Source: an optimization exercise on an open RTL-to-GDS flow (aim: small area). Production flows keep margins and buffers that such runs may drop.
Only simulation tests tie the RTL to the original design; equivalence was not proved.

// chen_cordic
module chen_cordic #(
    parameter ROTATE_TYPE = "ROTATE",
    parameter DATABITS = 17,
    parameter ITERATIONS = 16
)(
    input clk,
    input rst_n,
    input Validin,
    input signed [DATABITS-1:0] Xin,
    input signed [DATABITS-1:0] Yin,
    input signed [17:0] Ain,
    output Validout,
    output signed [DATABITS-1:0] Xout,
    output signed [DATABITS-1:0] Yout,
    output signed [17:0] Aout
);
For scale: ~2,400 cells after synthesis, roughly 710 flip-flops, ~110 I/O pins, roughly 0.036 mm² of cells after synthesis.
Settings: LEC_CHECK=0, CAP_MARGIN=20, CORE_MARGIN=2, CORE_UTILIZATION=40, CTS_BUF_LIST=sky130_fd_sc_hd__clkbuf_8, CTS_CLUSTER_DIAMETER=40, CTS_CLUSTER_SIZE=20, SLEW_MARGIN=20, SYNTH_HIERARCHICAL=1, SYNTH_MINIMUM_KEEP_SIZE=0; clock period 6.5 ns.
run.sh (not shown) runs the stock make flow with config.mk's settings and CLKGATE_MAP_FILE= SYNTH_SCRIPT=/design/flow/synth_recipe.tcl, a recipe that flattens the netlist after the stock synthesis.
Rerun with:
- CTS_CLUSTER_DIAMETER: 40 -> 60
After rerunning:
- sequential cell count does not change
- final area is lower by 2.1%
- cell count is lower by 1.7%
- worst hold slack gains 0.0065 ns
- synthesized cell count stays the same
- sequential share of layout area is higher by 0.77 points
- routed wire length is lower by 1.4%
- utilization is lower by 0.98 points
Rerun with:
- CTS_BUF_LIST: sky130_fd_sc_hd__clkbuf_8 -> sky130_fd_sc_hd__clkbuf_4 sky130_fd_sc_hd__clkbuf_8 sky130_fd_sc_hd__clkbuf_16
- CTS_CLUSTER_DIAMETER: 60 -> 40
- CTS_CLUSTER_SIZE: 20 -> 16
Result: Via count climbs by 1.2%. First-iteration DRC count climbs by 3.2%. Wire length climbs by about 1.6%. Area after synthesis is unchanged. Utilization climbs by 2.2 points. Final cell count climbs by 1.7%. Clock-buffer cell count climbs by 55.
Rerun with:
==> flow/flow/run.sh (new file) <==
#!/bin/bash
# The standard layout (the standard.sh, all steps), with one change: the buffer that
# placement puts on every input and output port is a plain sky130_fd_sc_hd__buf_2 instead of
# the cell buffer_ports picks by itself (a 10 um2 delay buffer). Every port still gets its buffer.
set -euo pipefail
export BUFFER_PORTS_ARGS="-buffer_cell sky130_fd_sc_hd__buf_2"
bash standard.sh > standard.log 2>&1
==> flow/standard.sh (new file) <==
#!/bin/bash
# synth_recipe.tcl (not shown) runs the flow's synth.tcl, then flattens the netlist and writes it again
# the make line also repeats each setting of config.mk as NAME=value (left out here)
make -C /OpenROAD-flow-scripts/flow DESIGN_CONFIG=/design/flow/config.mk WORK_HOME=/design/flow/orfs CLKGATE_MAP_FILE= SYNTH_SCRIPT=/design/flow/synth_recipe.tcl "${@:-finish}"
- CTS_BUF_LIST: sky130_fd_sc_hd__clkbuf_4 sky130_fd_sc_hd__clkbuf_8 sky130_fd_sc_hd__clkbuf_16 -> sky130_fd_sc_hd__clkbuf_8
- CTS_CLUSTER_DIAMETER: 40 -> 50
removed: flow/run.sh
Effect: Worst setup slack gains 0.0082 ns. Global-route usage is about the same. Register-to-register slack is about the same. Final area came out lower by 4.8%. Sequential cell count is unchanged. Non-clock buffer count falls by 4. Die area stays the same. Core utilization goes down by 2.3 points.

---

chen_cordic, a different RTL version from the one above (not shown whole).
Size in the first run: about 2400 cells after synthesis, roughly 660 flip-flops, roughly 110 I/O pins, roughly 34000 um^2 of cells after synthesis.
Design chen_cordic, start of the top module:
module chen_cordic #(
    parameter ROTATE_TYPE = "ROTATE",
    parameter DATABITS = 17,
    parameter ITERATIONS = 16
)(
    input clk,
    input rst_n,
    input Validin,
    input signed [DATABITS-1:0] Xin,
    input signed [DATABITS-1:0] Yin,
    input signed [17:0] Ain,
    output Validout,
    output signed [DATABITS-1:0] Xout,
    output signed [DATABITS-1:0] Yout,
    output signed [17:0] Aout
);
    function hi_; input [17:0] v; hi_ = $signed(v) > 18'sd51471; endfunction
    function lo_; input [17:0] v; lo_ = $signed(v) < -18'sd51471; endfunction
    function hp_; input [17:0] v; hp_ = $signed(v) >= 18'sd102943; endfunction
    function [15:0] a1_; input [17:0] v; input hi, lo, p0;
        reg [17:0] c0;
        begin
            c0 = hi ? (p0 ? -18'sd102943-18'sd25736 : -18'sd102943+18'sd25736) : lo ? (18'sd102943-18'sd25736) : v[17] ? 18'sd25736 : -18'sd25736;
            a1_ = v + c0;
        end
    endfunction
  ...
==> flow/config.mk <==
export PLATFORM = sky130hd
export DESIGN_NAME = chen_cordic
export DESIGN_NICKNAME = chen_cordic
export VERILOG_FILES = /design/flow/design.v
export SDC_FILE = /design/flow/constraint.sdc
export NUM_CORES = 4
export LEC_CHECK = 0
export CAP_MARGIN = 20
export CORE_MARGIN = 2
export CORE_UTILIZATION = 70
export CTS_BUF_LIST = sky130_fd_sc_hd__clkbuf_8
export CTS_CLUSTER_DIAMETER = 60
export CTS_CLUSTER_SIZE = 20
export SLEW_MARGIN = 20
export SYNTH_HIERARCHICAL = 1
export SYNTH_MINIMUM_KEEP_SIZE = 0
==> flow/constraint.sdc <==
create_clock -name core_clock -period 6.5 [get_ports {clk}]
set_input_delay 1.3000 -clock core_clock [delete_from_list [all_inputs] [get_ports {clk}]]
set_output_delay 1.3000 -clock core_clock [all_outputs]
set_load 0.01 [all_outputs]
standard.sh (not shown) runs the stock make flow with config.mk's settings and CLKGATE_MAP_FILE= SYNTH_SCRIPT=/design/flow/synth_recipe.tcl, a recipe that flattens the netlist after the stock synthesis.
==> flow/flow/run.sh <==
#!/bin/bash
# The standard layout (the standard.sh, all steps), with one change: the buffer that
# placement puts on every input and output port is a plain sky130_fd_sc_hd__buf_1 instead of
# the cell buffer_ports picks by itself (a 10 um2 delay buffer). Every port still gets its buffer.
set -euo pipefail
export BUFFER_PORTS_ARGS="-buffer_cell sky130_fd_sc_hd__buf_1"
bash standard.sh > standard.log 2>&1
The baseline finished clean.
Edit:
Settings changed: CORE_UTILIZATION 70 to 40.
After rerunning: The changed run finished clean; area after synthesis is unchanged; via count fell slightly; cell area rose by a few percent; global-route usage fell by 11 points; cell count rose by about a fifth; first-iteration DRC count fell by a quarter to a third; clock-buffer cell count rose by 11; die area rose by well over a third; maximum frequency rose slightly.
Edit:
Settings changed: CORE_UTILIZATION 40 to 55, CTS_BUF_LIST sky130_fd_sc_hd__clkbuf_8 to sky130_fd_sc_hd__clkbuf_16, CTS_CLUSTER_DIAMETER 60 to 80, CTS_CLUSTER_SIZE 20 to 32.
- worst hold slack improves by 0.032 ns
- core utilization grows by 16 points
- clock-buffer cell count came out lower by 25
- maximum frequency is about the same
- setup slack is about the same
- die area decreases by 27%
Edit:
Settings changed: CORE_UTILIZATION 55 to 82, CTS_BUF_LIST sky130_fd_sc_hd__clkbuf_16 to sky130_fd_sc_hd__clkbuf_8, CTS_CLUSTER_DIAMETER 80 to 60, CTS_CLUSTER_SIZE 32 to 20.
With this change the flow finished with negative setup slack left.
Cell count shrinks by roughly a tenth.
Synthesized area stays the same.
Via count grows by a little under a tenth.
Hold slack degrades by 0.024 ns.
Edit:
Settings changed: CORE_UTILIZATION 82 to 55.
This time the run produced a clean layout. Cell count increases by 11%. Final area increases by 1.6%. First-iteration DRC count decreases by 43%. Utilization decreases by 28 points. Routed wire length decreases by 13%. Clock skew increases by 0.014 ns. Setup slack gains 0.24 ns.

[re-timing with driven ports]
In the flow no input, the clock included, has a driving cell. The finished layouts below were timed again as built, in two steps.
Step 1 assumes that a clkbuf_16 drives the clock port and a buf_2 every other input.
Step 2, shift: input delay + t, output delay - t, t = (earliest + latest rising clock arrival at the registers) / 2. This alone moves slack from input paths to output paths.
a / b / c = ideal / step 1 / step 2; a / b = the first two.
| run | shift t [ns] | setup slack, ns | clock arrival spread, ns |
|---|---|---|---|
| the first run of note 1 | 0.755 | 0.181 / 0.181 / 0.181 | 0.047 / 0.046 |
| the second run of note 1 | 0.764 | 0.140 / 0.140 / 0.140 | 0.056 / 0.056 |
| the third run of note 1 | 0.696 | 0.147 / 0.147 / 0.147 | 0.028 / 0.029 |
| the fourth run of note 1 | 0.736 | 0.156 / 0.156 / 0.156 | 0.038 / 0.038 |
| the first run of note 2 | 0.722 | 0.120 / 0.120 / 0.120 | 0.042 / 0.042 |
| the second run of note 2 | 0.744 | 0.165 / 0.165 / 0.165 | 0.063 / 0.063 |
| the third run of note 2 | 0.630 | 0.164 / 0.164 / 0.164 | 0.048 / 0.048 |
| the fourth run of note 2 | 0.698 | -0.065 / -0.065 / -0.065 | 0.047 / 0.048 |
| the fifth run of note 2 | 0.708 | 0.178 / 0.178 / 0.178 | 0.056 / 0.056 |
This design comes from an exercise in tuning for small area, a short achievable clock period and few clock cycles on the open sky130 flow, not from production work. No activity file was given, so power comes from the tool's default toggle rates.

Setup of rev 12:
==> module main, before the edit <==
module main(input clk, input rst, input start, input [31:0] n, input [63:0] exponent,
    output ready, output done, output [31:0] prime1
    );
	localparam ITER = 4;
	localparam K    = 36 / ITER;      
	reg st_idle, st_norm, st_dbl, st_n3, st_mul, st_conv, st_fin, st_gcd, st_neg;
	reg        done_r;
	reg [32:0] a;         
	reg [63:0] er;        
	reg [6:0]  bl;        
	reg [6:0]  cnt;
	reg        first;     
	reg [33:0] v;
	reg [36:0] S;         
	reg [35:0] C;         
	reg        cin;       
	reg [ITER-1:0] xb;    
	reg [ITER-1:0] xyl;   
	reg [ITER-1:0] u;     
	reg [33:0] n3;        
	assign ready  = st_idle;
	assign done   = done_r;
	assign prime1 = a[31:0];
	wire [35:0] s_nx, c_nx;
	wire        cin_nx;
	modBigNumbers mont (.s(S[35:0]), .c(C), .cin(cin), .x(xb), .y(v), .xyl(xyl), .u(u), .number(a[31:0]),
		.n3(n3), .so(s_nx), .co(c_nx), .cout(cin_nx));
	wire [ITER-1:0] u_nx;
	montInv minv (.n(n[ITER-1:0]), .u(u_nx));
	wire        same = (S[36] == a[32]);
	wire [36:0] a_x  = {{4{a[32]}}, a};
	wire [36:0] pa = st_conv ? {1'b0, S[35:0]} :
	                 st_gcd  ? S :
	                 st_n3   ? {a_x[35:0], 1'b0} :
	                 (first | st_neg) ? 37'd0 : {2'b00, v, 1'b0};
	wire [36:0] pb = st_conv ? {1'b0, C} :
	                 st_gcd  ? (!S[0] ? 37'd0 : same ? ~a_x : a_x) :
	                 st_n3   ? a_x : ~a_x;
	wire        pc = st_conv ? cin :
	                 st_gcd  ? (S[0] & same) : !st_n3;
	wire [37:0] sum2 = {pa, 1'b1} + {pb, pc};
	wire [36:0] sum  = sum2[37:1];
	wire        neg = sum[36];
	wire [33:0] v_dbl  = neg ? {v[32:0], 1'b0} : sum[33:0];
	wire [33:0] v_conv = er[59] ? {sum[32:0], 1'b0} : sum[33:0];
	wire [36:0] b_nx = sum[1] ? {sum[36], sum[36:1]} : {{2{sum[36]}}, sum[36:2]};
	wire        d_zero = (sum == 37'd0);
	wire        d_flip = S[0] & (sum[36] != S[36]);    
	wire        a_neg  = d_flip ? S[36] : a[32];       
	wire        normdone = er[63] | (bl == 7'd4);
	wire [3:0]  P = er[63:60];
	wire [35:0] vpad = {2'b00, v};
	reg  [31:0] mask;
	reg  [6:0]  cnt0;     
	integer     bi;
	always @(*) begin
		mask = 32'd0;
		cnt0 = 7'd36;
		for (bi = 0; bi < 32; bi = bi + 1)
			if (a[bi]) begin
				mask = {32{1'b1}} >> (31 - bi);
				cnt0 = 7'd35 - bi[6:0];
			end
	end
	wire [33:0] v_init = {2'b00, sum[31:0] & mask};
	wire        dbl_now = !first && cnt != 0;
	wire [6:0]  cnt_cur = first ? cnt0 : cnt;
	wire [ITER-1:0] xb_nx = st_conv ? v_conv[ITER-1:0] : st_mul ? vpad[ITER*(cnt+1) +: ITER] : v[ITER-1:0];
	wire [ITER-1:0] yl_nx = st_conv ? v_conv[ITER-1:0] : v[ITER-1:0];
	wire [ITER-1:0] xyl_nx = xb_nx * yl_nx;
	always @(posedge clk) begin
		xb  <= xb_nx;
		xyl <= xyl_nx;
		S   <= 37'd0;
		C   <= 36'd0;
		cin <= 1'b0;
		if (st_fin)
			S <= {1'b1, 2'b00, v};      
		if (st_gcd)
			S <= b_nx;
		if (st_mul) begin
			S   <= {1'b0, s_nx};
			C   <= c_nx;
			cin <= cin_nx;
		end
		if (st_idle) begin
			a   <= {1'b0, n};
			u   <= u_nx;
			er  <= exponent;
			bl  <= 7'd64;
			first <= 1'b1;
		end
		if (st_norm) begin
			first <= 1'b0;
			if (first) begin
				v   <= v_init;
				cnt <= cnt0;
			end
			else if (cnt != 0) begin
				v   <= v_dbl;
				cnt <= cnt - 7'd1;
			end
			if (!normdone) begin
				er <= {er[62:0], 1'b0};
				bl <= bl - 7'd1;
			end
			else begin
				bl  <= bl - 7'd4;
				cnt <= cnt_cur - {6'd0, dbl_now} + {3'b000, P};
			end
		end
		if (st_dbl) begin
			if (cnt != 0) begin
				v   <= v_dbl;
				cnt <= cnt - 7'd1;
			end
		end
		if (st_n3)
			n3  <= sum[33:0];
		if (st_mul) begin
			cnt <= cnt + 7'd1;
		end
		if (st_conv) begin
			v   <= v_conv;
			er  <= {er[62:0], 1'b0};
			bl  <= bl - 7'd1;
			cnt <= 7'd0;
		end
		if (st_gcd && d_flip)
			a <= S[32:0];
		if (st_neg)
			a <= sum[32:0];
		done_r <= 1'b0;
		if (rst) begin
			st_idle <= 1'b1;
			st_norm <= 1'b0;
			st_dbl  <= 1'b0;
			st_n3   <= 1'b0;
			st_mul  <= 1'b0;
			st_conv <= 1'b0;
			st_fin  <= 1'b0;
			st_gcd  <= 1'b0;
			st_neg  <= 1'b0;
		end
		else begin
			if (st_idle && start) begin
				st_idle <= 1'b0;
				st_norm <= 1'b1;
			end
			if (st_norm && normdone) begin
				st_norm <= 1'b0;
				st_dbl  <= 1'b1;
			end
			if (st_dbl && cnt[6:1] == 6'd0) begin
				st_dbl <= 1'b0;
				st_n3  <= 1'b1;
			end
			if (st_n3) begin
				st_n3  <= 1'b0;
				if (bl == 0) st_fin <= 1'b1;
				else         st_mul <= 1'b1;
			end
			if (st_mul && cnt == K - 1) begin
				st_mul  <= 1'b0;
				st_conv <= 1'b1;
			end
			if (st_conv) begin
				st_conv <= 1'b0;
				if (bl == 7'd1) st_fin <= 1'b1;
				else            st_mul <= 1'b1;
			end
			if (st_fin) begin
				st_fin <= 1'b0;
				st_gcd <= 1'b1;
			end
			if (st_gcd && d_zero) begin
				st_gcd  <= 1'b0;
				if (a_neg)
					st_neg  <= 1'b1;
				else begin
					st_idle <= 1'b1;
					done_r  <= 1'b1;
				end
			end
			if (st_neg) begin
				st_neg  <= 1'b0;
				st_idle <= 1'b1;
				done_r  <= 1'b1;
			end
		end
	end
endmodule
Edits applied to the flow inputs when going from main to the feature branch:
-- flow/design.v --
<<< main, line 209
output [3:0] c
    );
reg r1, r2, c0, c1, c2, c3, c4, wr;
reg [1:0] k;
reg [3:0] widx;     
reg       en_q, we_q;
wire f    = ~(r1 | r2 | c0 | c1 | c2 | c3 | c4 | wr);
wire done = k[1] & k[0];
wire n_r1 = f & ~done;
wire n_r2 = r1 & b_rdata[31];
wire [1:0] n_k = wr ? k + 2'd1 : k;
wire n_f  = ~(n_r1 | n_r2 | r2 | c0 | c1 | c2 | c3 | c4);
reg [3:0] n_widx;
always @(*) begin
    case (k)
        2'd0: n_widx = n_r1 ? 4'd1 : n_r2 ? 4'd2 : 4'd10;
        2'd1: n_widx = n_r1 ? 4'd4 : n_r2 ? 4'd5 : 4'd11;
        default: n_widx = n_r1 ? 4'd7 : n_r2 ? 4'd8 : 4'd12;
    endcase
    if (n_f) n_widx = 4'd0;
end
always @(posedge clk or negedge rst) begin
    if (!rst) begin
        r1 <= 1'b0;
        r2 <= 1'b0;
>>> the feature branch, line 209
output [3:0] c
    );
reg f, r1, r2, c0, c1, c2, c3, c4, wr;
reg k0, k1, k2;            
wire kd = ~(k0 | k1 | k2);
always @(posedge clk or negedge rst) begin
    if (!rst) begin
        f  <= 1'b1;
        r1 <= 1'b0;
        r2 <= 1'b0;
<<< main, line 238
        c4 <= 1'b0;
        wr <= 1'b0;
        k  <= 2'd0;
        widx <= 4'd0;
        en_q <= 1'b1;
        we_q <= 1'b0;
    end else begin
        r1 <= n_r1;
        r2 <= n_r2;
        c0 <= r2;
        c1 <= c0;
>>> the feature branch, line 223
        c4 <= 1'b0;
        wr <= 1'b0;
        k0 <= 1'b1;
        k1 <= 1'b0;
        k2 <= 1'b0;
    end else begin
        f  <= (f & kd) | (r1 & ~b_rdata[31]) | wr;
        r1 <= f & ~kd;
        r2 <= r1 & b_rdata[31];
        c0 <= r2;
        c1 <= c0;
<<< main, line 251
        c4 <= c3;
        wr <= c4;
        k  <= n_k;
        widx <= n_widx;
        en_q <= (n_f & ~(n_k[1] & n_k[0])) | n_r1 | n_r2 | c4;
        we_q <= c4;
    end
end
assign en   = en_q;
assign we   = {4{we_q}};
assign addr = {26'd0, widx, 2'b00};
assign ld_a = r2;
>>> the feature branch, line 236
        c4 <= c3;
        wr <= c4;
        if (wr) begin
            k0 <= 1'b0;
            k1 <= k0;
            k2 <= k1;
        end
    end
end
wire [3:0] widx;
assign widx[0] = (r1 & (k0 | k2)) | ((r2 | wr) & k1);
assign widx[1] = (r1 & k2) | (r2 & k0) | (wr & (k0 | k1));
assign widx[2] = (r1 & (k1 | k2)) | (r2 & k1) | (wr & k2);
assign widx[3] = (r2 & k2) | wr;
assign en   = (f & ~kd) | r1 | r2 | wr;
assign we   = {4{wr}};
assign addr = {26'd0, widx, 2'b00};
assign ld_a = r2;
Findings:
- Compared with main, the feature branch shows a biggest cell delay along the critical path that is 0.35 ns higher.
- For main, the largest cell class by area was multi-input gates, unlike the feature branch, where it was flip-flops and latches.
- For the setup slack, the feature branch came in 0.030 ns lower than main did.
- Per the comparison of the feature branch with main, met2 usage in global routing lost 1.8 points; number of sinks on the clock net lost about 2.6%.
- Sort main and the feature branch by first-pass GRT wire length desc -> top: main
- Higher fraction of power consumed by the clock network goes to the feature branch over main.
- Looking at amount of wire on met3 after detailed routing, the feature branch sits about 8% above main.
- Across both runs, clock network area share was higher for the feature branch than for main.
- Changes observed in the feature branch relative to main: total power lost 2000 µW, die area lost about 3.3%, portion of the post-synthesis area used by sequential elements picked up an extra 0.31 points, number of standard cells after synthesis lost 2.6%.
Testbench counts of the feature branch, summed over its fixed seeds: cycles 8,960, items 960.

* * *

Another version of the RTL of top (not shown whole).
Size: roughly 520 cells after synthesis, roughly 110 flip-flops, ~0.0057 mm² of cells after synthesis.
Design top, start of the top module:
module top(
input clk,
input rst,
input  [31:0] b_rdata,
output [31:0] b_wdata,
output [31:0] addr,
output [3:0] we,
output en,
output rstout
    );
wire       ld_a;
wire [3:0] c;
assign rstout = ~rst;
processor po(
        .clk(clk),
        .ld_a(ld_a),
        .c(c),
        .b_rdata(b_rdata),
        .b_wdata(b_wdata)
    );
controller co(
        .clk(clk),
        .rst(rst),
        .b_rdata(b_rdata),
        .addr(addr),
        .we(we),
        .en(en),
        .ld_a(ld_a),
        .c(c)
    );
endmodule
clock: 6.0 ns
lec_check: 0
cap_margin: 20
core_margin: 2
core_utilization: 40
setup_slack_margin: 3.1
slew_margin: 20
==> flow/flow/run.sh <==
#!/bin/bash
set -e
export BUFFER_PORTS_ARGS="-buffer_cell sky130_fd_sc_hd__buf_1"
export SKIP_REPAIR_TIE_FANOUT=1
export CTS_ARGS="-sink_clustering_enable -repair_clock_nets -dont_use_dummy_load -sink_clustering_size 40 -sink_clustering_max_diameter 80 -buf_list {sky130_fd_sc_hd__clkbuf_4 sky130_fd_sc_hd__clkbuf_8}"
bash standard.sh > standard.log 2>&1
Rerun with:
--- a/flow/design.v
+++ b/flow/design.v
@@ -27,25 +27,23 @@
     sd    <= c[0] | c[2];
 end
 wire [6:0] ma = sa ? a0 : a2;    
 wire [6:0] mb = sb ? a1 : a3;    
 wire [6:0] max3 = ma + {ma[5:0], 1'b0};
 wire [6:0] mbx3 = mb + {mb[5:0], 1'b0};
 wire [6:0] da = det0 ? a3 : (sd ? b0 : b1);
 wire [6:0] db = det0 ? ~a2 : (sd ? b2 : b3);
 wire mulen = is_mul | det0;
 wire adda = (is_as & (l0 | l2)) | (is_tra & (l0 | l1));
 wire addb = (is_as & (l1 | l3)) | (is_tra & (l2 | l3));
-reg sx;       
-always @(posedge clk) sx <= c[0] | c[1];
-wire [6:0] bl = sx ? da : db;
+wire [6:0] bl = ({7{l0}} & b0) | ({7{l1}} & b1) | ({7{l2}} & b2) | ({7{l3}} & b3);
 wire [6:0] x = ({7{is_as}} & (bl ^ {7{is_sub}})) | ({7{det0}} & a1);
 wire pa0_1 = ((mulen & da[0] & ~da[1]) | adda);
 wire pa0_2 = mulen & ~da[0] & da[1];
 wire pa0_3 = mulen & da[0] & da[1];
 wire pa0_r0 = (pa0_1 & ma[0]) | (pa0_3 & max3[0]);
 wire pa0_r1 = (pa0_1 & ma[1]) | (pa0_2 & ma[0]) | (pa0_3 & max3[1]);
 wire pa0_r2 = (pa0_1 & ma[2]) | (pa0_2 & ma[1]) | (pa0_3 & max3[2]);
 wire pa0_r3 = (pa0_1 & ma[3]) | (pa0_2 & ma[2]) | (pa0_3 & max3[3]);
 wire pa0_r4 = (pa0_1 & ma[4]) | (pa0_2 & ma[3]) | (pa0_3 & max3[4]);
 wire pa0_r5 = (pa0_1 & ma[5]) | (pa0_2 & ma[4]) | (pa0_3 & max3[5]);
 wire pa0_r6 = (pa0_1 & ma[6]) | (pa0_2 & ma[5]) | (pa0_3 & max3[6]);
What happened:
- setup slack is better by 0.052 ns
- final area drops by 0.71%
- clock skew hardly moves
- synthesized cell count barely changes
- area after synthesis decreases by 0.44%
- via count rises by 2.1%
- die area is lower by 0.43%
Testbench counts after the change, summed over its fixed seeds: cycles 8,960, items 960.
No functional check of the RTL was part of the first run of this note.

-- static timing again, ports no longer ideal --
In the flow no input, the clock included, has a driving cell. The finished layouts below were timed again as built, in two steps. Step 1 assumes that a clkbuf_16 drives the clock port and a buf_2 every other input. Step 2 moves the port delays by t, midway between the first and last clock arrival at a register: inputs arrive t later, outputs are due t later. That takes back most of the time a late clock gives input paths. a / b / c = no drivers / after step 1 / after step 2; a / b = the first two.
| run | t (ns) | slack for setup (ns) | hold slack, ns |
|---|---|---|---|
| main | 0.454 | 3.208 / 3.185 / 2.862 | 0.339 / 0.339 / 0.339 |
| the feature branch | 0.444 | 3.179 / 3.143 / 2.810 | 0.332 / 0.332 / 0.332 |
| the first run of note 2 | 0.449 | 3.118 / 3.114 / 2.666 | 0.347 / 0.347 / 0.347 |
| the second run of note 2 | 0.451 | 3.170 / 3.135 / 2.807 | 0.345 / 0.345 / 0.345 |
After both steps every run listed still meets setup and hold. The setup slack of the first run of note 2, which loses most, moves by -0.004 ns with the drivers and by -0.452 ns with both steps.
+ + +
WHAT TO PRODUCE: Check each line of the entries for "counts" and copy those that have it.

RESULT OF THE EXERCISE:
Testbench counts of the feature branch, summed over its fixed seeds: cycles 8,960, items 960.
Testbench counts after the change, summed over its fixed seeds: cycles 8,960, items 960.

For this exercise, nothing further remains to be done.